» **DIRECTIONS FOR THIS TASK**
Search the listing below for the string "instances" and show each line that contains it.

┄┄┄┄┄┄┄┄┄┄

`src/rtl/vga_frame_monitor_if.sv`:
```
// Video stream bundle observed by vga_frame_monitor: sync, blanking and RGB pixel data.
interface vga_frame_monitor_if;
   logic       hsync;
   logic       vsync;
   logic       hblank;
   logic       vblank;
   logic [7:0] r;
   logic [7:0] g;
   logic [7:0] b;

   modport master (output hsync, vsync, hblank, vblank, r, g, b);
   modport slave  (input  hsync, vsync, hblank, vblank, r, g, b);
endinterface

```
`src/rtl/vga_frame_monitor.sv`:
```
// Receive-side VGA monitor: learns sync polarity, measures line/frame timing,
// checksums visible pixels per frame and reports lock / signal-loss status.
module vga_frame_monitor #(
   parameter int unsigned TIMEOUT_LOG2 = 21
) (
   input  logic                clk,
   input  logic                rst_n,
   vga_frame_monitor_if.slave  vid,
   output logic                hsync_pol,
   output logic                vsync_pol,
   output logic [10:0]         h_total,
   output logic [10:0]         h_active,
   output logic [10:0]         h_sync,
   output logic [10:0]         v_total,
   output logic [10:0]         v_active,
   output logic [23:0]         checksum,
   output logic [7:0]          frame_count,
   output logic                frame_valid,
   output logic                locked,
   output logic                no_signal
);
   localparam logic [1:0] ST_IDLE  = 2'd0;
   localparam logic [1:0] ST_MEAS  = 2'd1;
   localparam logic [1:0] ST_TRACK = 2'd2;

   localparam logic [10:0]             CNT_MAX = '1;
   localparam logic [TIMEOUT_LOG2-1:0] TO_MAX  = '1;

   logic                    hs_r, vs_r, hb_r, vb_r;
   logic [23:0]             rgb_r;
   logic                    hs_d, vs_d, vis_d;
   logic                    inactive_h, inactive_v;
   logic [1:0]              state;
   logic [10:0]             hcnt, swcnt, viscnt, lcnt, vlines;
   logic [10:0]             h_len, ha_len, sw_len;
   logic [23:0]             cs;
   logic [TIMEOUT_LOG2-1:0] tcnt;

   logic        vis, vis_start, hs_act, vs_act, hs_start, hs_end, vs_start;
   logic        timeout, publish;
   logic [10:0] hcnt_nxt, swcnt_nxt, viscnt_nxt, lcnt_nxt, vlines_nxt;
   logic [10:0] h_len_nxt, ha_len_nxt, sw_len_nxt;
   logic [23:0] cs_nxt;

   function automatic logic [10:0] sat_inc(input logic [10:0] v);
      return (v == CNT_MAX) ? v : v + 11'd1;
   endfunction

   assign hsync_pol = ~inactive_h;
   assign vsync_pol = ~inactive_v;

   // Prior activity uses the current inactive level, so a polarity flip alone never forms an edge.
   always_comb begin
      vis       = ~hb_r & ~vb_r;
      vis_start = vis & ~vis_d;
      hs_act    = hs_r ^ inactive_h;
      vs_act    = vs_r ^ inactive_v;
      hs_start  = hs_act & ~(hs_d ^ inactive_h);
      hs_end    = ~hs_act & (hs_d ^ inactive_h);
      vs_start  = vs_act & ~(vs_d ^ inactive_v);
      timeout   = (tcnt == TO_MAX);
      publish   = vs_start & ((state == ST_MEAS) | (state == ST_TRACK));

      hcnt_nxt   = hs_start ? 11'd1 : sat_inc(hcnt);
      h_len_nxt  = hs_start ? hcnt : h_len;
      swcnt_nxt  = hs_act ? sat_inc(swcnt) : '0;
      sw_len_nxt = hs_end ? swcnt : sw_len;
      lcnt_nxt   = hs_start ? sat_inc(lcnt) : lcnt;
      ha_len_nxt = ha_len;
      vlines_nxt = vlines;
      viscnt_nxt = vis ? sat_inc(viscnt) : viscnt;
      if (hs_start) begin
         viscnt_nxt = vis ? 11'd1 : 11'd0;
         if (viscnt != '0) begin
            ha_len_nxt = viscnt;
            vlines_nxt = sat_inc(vlines);
         end
      end
      cs_nxt = vis ? ({cs[22:0], cs[23]} ^ rgb_r) : cs;
   end

   always_ff @(posedge clk or negedge rst_n) begin
      if (!rst_n) begin
         hs_r       <= 1'b1;
         vs_r       <= 1'b1;
         hb_r       <= 1'b1;
         vb_r       <= 1'b1;
         rgb_r      <= '0;
         hs_d       <= 1'b1;
         vs_d       <= 1'b1;
         vis_d      <= 1'b0;
         inactive_h <= 1'b1;
         inactive_v <= 1'b1;
      end else begin
         hs_r  <= vid.hsync;
         vs_r  <= vid.vsync;
         hb_r  <= vid.hblank;
         vb_r  <= vid.vblank;
         rgb_r <= {vid.r, vid.g, vid.b};
         hs_d  <= hs_r;
         vs_d  <= vs_r;
         vis_d <= vis;
         if (vis_start) begin
            inactive_h <= hs_r;
            inactive_v <= vs_r;
         end
      end
   end

   always_ff @(posedge clk or negedge rst_n) begin
      if (!rst_n) begin
         state       <= ST_IDLE;
         hcnt        <= '0;
         swcnt       <= '0;
         viscnt      <= '0;
         lcnt        <= '0;
         vlines      <= '0;
         h_len       <= '0;
         ha_len      <= '0;
         sw_len      <= '0;
         cs          <= '0;
         tcnt        <= '0;
         h_total     <= '0;
         h_active    <= '0;
         h_sync      <= '0;
         v_total     <= '0;
         v_active    <= '0;
         checksum    <= '0;
         frame_count <= '0;
         frame_valid <= 1'b0;
         locked      <= 1'b0;
         no_signal   <= 1'b0;
      end else begin
         hcnt        <= hcnt_nxt;
         swcnt       <= swcnt_nxt;
         viscnt      <= viscnt_nxt;
         h_len       <= h_len_nxt;
         ha_len      <= ha_len_nxt;
         sw_len      <= sw_len_nxt;
         lcnt        <= lcnt_nxt;
         vlines      <= vlines_nxt;
         cs          <= cs_nxt;
         frame_valid <= 1'b0;

         // Publish from the *_nxt values so a coincident line end is folded in first.
         if (vs_start) begin
            lcnt      <= '0;
            vlines    <= '0;
            cs        <= '0;
            tcnt      <= '0;
            no_signal <= 1'b0;
            if (publish) begin
               h_total     <= h_len_nxt;
               h_active    <= ha_len_nxt;
               h_sync      <= sw_len_nxt;
               v_total     <= lcnt_nxt;
               v_active    <= vlines_nxt;
               checksum    <= cs_nxt;
               frame_valid <= 1'b1;
               frame_count <= frame_count + 8'd1;
            end
            if (state == ST_TRACK)
               locked <= (h_len_nxt == h_total) && (lcnt_nxt == v_total);
            state <= (state == ST_IDLE) ? ST_MEAS : ST_TRACK;
         end else if (timeout) begin
            state     <= ST_IDLE;
            no_signal <= 1'b1;
            locked    <= 1'b0;
         end else begin
            tcnt <= tcnt + 1'b1;
         end
      end
   end
endmodule

```
`src/flat_wrapper.sv`:
```
// flat-port wrapper written by rule: the top's interface ports become plain ports
module vga_frame_monitor_flat 
#(
   parameter int unsigned TIMEOUT_LOG2 = 21
)
  (clk, rst_n, hsync_pol, vsync_pol, h_total, h_active, h_sync, v_total, v_active, checksum, frame_count, frame_valid, locked, no_signal, vid_hsync, vid_vsync, vid_hblank, vid_vblank, vid_r, vid_g, vid_b);
  vga_frame_monitor_if vid_i ();
  input  logic clk;
  input  logic rst_n;
  output logic hsync_pol;
  output logic vsync_pol;
  output logic [10:0] h_total;
  output logic [10:0] h_active;
  output logic [10:0] h_sync;
  output logic [10:0] v_total;
  output logic [10:0] v_active;
  output logic [23:0] checksum;
  output logic [7:0] frame_count;
  output logic frame_valid;
  output logic locked;
  output logic no_signal;
  input wire logic [$bits(vid_i.hsync)-1:0] vid_hsync;
  input wire logic [$bits(vid_i.vsync)-1:0] vid_vsync;
  input wire logic [$bits(vid_i.hblank)-1:0] vid_hblank;
  input wire logic [$bits(vid_i.vblank)-1:0] vid_vblank;
  input wire logic [$bits(vid_i.r)-1:0] vid_r;
  input wire logic [$bits(vid_i.g)-1:0] vid_g;
  input wire logic [$bits(vid_i.b)-1:0] vid_b;
  assign vid_i.hsync = vid_hsync;
  assign vid_i.vsync = vid_vsync;
  assign vid_i.hblank = vid_hblank;
  assign vid_i.vblank = vid_vblank;
  assign vid_i.r = vid_r;
  assign vid_i.g = vid_g;
  assign vid_i.b = vid_b;
  vga_frame_monitor #(.TIMEOUT_LOG2(TIMEOUT_LOG2)) u_core (.clk(clk), .rst_n(rst_n), .vid(vid_i), .hsync_pol(hsync_pol), .vsync_pol(vsync_pol), .h_total(h_total), .h_active(h_active), .h_sync(h_sync), .v_total(v_total), .v_active(v_active), .checksum(checksum), .frame_count(frame_count), .frame_valid(frame_valid), .locked(locked), .no_signal(no_signal));
endmodule
```
`config.mk`:
```
export PLATFORM = sky130hd
export DESIGN_NAME = vga_frame_monitor_flat
export DESIGN_NICKNAME = d
export VERILOG_FILES = /design/src/rtl/vga_frame_monitor_if.sv /design/src/rtl/vga_frame_monitor.sv /design/src/flat_wrapper.sv
export SDC_FILE = /design/constraint.sdc
export NUM_CORES = 1
export LEC_CHECK = 0
export CORE_ASPECT_RATIO = 1.75
export CORE_UTILIZATION = 35
export DETAILED_ROUTE_END_ITERATION = 12
export PLACE_DENSITY = 0.63
export SKIP_CTS_REPAIR_TIMING = 1
export SYNTH_ARGS = -nofsm -noshare
export SYNTH_HDL_FRONTEND = slang
export SYNTH_SLANG_ARGS = --single-unit
```
`constraint.sdc`:
```
create_clock -name clk -period 3.1 [get_ports clk]
set_clock_uncertainty 0.1 [all_clocks]
set_input_delay 0.31 -clock clk [delete_from_list [all_inputs] [get_ports clk]]
set_output_delay 0.31 -clock clk [all_outputs]
set_load 0.005 [all_outputs]
```
## After elaboration in Yosys (flattened, before gate mapping)

Cells that the tools add are included.

- Flip-flop bits (word level): 258
- Input bits: 30
- Output and inout port bits: 92
- Word-level logic and storage cells: 114

- Add/subtract/negate cells: 7
- Eq/ne operators: 15
- Muxes and demuxes: 33
- Bitwise logic cells: 20
- Reduce and logical (&&, ||, !) cells: 8

Operators by type and width:

| kind | number |
|---|---|
| 11-bit 2-to-1 mux | 18 |
| 11-bit by 1-bit adder with 11-bit output, second input constant | 5 |
| 11-bit equality test, second input constant | 5 |
| 24-bit 2-to-1 mux | 2 |
| 21-bit 2-to-1 mux | 2 |
| 24-bit XOR | 1 |
| 11-bit equality test | 2 |
| 21-bit by 1-bit adder with 21-bit output, second input constant | 1 |
| 21-bit equality test, second input constant | 1 |
| 11-bit nonzero test | 1 |
| 8-bit by 1-bit adder with 8-bit output, second input constant | 1 |
| 1-bit 2-to-1 mux | 8 |
| 1-bit NOT | 8 |
| 1-bit AND | 6 |
| 2-bit 2-to-1 mux | 3 |
| 2-bit by 1-bit inequality test with 1-bit output, second input constant | 3 |
| 2-bit AND reduction | 3 |
| 2-bit inequality test, second input constant | 2 |
| 2-bit nonzero test | 2 |
| 1-bit XOR | 4 |
| 2-bit by 1-bit equality test with 1-bit output, second input constant | 1 |
| 2-bit equality test, second input constant | 1 |
| 2-bit zero test | 1 |
| 1-bit logical AND | 1 |
| 1-bit bitwise OR | 1 |

## Longest topological paths before layout

Gate-level depths: netlist (run 1).

- Word-level depth: 8
- Mapped depth: 10

## Worst setup path after synthesis (run 1)

No wires, ideal clock.

- Path type: register to register
- Start: register u_core.inactive_h
- End: register u_core.locked
- Arrival time: 2.654 ns
- Setup slack: 0.254 ns
- Cell stages (with the launch flop): 10
- Buffers on the path: 2
- Clock period less this slack: 2.846 ns
- Path through: dfstp_2 -> buf_2 -> nand3b_1 -> buf_2 -> a2111oi_0 -> mux2i_1 -> xnor2_1 -> a2111oi_0 -> nand3_1 -> o31ai_2

- Cells in the longest elaborated chain, start to end: 8

Ends and longest elaborated chain:

| item | line | RTL |
|---|---|---|
| start: declaration | vga_frame_monitor.sv:32 | `logic inactive_h, inactive_v;` |
| start signal: assignment | vga_frame_monitor.sv:104 | `inactive_h <= hs_r;` |
| 1-bit XOR | vga_frame_monitor.sv:58 | `hs_start = hs_act & ~(hs_d ^ inactive_h);` |
| 1-bit NOT | vga_frame_monitor.sv:58 |  |
| 1-bit AND (*) | vga_frame_monitor.sv:58 |  |
| 11-bit 2-to-1 mux (on tied branches) | vga_frame_monitor.sv:65, vga_frame_monitor.sv:68 |  |
| 11-bit equality test | vga_frame_monitor.sv:163 | `locked <= (h_len_nxt == h_total) && (lcnt_nxt == v_total);` |
| 1-bit logical AND (*) | vga_frame_monitor.sv:163 |  |
| 1-bit 2-to-1 mux (*) | vga_frame_monitor.sv:162 | `if (state == ST_TRACK)` |
| 1-bit 2-to-1 mux (*) | vga_frame_monitor.sv:146 | `if (vs_start) begin` |
| end signal: assignment | vga_frame_monitor.sv:163 |  |
| end: declaration | vga_frame_monitor.sv:19 | `output logic locked,` |

Every way passes the cells marked *; elsewhere a longest branch is shown, timed or not. The select of a mux whose other input is x is not followed.
A chain may end at the register's enable or synchronous reset.

## Worst setup path in the final report (run 1)

- Start: register u_core.hs_r
- End: register u_core.locked

- Cells in the longest elaborated chain, start to end: 7

Ends and longest elaborated chain:

| item | line | RTL |
|---|---|---|
| start: declaration | vga_frame_monitor.sv:29 | `logic hs_r, vs_r, hb_r, vb_r;` |
| start signal: assignment | vga_frame_monitor.sv:95 | `hs_r <= vid.hsync;` |
| 1-bit XOR (*) | vga_frame_monitor.sv:56 | `hs_act = hs_r ^ inactive_h;` |
| 1-bit AND (*) | vga_frame_monitor.sv:58 |  |
| 11-bit 2-to-1 mux (on tied branches) | vga_frame_monitor.sv:65, vga_frame_monitor.sv:68 |  |
| 11-bit equality test | vga_frame_monitor.sv:163 |  |
| 1-bit logical AND (*) | vga_frame_monitor.sv:163 |  |
| 1-bit 2-to-1 mux (*) | vga_frame_monitor.sv:162 |  |
| 1-bit 2-to-1 mux (*) | vga_frame_monitor.sv:146 |  |

Marks and branches as above.

==> impl_results.md, run 1 <==
- Outcome: completed
- Sink Count: 258
- Async SR Flop Fraction: 1.00
- First-pass GRT wire length: 41500 um
- WP data required: 3440 ps
- Final TNS setup: 0 ps
- Final WL: 24800 um
- Syn Inst Count: 1056
- TritonCTS clock tree: yes
- Syn Nets: 1096
- Vias: 7979
- Core box area: 0.0306 mm^2
- Share of layout cells above drive strength 1: 0.107
- DR vias/cell: 4.98
- TritonCTS buffer count: 25
- H-tree levels: 1
- I/O Buffers: 121
- Mux contribution to synthesized area: 0.0277
- WHS Path Cells: 1
- Clock Path Buffers: 3
- Num ports: 122
- Fraction of the mapped netlist area in adder cells: 0.0115
- Post-route DRC: 0
- LEAKAGE: 6.13 nW
- Initial drt markers: 366
- Final ANT Viol Nets: 0
- WL per Instance: 15.5 um
- PwrDens: 716 mW/mm^2
- Synthesized flop and latch total: 258
- Worst EP arrival: 3280 ps
- VDD IR max: 0.493 mV
- Rows: 85
- Final Critical Period: 2940 ps
- Fin. Hold Viols: 0
- Netlist Area Pre-Place: 0.0109 mm^2
- Vias in the first global route: 8294
- Pin count of the biggest net entering global routing: 87
- GRT Total Usage: 0.163
- EDFF count, synth: 0
- Clock Tree Root: clkbuf_16
- Post-Synth XOR/XNOR Area: 0.0708
- Max-cap viol count: 0
- Die H: 235 um
- Clk slew on worst S/H paths: 60 ps
- Met1 GRT Util: 0.177
- Max-slew headroom: 0.468
- Area delta synth->final: 25.4%
- Nets@finish: 1233
- Hpwl dp: 17300 um
- Die area: 0.0318 mm^2
- Busiest grt layer: met2
- DRT Pass-1 Iters: 4
- Worst hold path type: input pin to flop
- Synthesis warning total: 0
- Antenna violations before repair: 0
- Simple-Gate Fraction of Synth Area: 0.184
- Sequential share of the synthesized area: 0.594
- Placed cell areas: 0.0127 mm^2
- RSZ-0062 raised after global routing: no
- Inst Count DP: 1549
- Final setup fails: 0
- Chip width: 135 um
- Compound-Gate Fraction of Synth Area: 0.0864
- Crit-path max FO: 11
- Antenna cell count: 0
- Synth unique cells: 62
- CP Capture Type: flop
- GPL Wtd Cong: 0.889
- Met3 Use GR: 0.0289
- Largest family of logic cells by synthesized area: simple AND/OR/NAND/NOR gates
- Clk Latency, worst-skew pair: 530 ps
- Period utilisation layout: 0.948
- Post-layout util: 0.445
- Final hold slack: 85.7 ps
- Grt met2 use: 0.299
- Avg Cell Area, Syn: 10.3 um^2
- Ys flop type: dfrtp_1
- Max Fclk: 340 MHz
- Effective utilization at floorplan: 0.355
- Final Max Slew Viols: 0
- CP Launch Type: flop
- WS Path Type: flop to flop
- Register-to-Register Path Depth: 10
- Least-Margin Pin Slew: 797 ps
- Non-filler instance count after layout: 1602
- Global route overflow: 0
- Final Instance Area: 0.0136 mm^2
per-stage QoR:
step                      setup WS [ps]  power [mW]
after floorplan                     254        5.45
after global placement            -33.3        6.62
after detailed placement          -66.0        6.66
after CTS                         -88.0        9.90
after global routing               1.86        10.3
final                               160        9.77
logic make-up after synthesis:
group                    count (synthesis)
AND/OR/NAND/NOR                        450
flip-flops                             258
AO/OA/AOI/OAI                          158
XOR/XNOR                                88
buffers and inverters                   64
multiplexers                            28
adder cells (fa/ha/maj)                 10
final timing paths:
| check | start | endpoint | slack, ps |
|---|---|---|---|
| max reg2reg | u_core.hs_r | u_core.locked | 160 |
| min reg2reg | u_core.vs_r | u_core.vs_d | 310 |
| min | vid_hblank | u_core.hb_r | 90 |
| max | u_core.hs_r | u_core.locked | 160 |
| min in group asynchronous | rst_n | u_core.h_sync[8] | 270 |
| max in group asynchronous | rst_n | u_core.rgb_r[5] | 1740 |
metal layers:
layer  vias to the layer above  wire length [um]
met5                         -                 0
met4                         0              1000
met3                        51              1100
met2                       157             13300
met1                      3931              9400
li1                       3840                 -
power breakdown:
group / total (mW) / internal [mW] / switching [mW]
clock: 3.18 / 1.89 / 1.29
combinational: 2.21 / 1.14 / 1.06
sequential: 4.39 / 3.93 / 0.460
area by class of cell:
type	count	area, um^2
clock buffers	32	682
clock inverters	13	174
fillers	2897	17000
inverters	16	60.1
multi-input cells	734	4220
flip-flops and latches	258	6470
well taps	391	489
repair buffers	158	1550
Yosys cell counts (all sizes together), types with 18 or more instances:
cell,n,area share
nand2,180,0.062
a21oi,48,0.023
nand3,33,0.016
clkbuf,39,0.013
nand4,21,0.012
dfrtp,250,0.57
nor3,18,0.0083
nor2,140,0.048
xor2,40,0.032
o21ai,68,0.031
xnor2,48,0.039
critical path, stage by stage, from the launching register on:
cell and delay (ps):
dfstp_2 370, buf_4 170, nand3b_1 160, buf_4 170, buf_4 150, a211oi_4 290
mux2i_1 290, xor2_1 170, nand4_1 100, or4_1 620, o31ai_2 260
state kept, by name, indices dropped and copies added, names as in the netlist, 21 cells and up:
| name | cells |
|---|---|
| u_core.checksum | 24 |
| u_core.cs | 24 |
| u_core.rgb_r | 24 |
| u_core.tcnt | 21 |
layout by cell type (no fill, tap or decap), types with 4 or more instances in the layout:
cell / synthesis / routed
a211oi_1: 4 / 4
a21oi_1: 45 / 45
a31oi_1: 7 / 7
and3_1: 17 / 17
and4_1: 4 / 4
buf_12: 0 / 4
buf_4: 1 / 31
bufinv_16: 0 / 4
clkbuf_1: 39 / 4
clkbuf_16: 0 / 25
clkdlybuf4s50_1: 0 / 120
clkinv_2: 0 / 6
dfrtp_1: 250 / 250
dfstp_2: 8 / 8
ha_1: 10 / 10
inv_1: 16 / 16
mux2_2: 17 / 17
mux2i_1: 11 / 9
nand2_1: 180 / 179
nand2b_1: 4 / 4
nand3_1: 32 / 32
nand4_1: 21 / 21
nor2_1: 140 / 139
nor3_1: 18 / 14
nor3_2: 0 / 4
nor4_1: 7 / 7
o21a_1: 4 / 4
o21ai_0: 67 / 67
or3_1: 6 / 6
xnor2_1: 48 / 48
xor2_1: 40 / 40
Power figures use the tool's default switching activity.
==> run 2: changes to the inputs <==
--- a/config.mk
+++ b/config.mk
@@ -5,11 +5,13 @@
 export SDC_FILE = /design/constraint.sdc
 export NUM_CORES = 1
 export LEC_CHECK = 0
-export CORE_ASPECT_RATIO = 1.75
+export ABC_CLOCK_PERIOD_IN_PS = 3100
+export CORE_ASPECT_RATIO = 1.25
 export CORE_UTILIZATION = 35
 export DETAILED_ROUTE_END_ITERATION = 12
 export PLACE_DENSITY = 0.63
 export SKIP_CTS_REPAIR_TIMING = 1
+export SLEW_MARGIN = 20
 export SYNTH_ARGS = -nofsm -noshare
 export SYNTH_HDL_FRONTEND = slang
 export SYNTH_SLANG_ARGS = --single-unit
==> run 2 against run 1 <==
Effect of this change:
- final cell count rose by 0.69%
- largest power group unchanged
- utilization rose by 0.56 points
- first-iteration DRC count fell by 6.3%
- critical path depth fell by 3
- largest cell class unchanged
- register-to-register slack got worse by 30 ps
- cell area rose by 0.45%
- worst hold slack got worse by 12 ps
- sequential power barely moved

┄┄┄┄┄┄┄┄┄┄

» **REPLY**
Yosys cell counts (all sizes together), types with 18 or more instances:
layout by cell type (no fill, tap or decap), types with 4 or more instances in the layout:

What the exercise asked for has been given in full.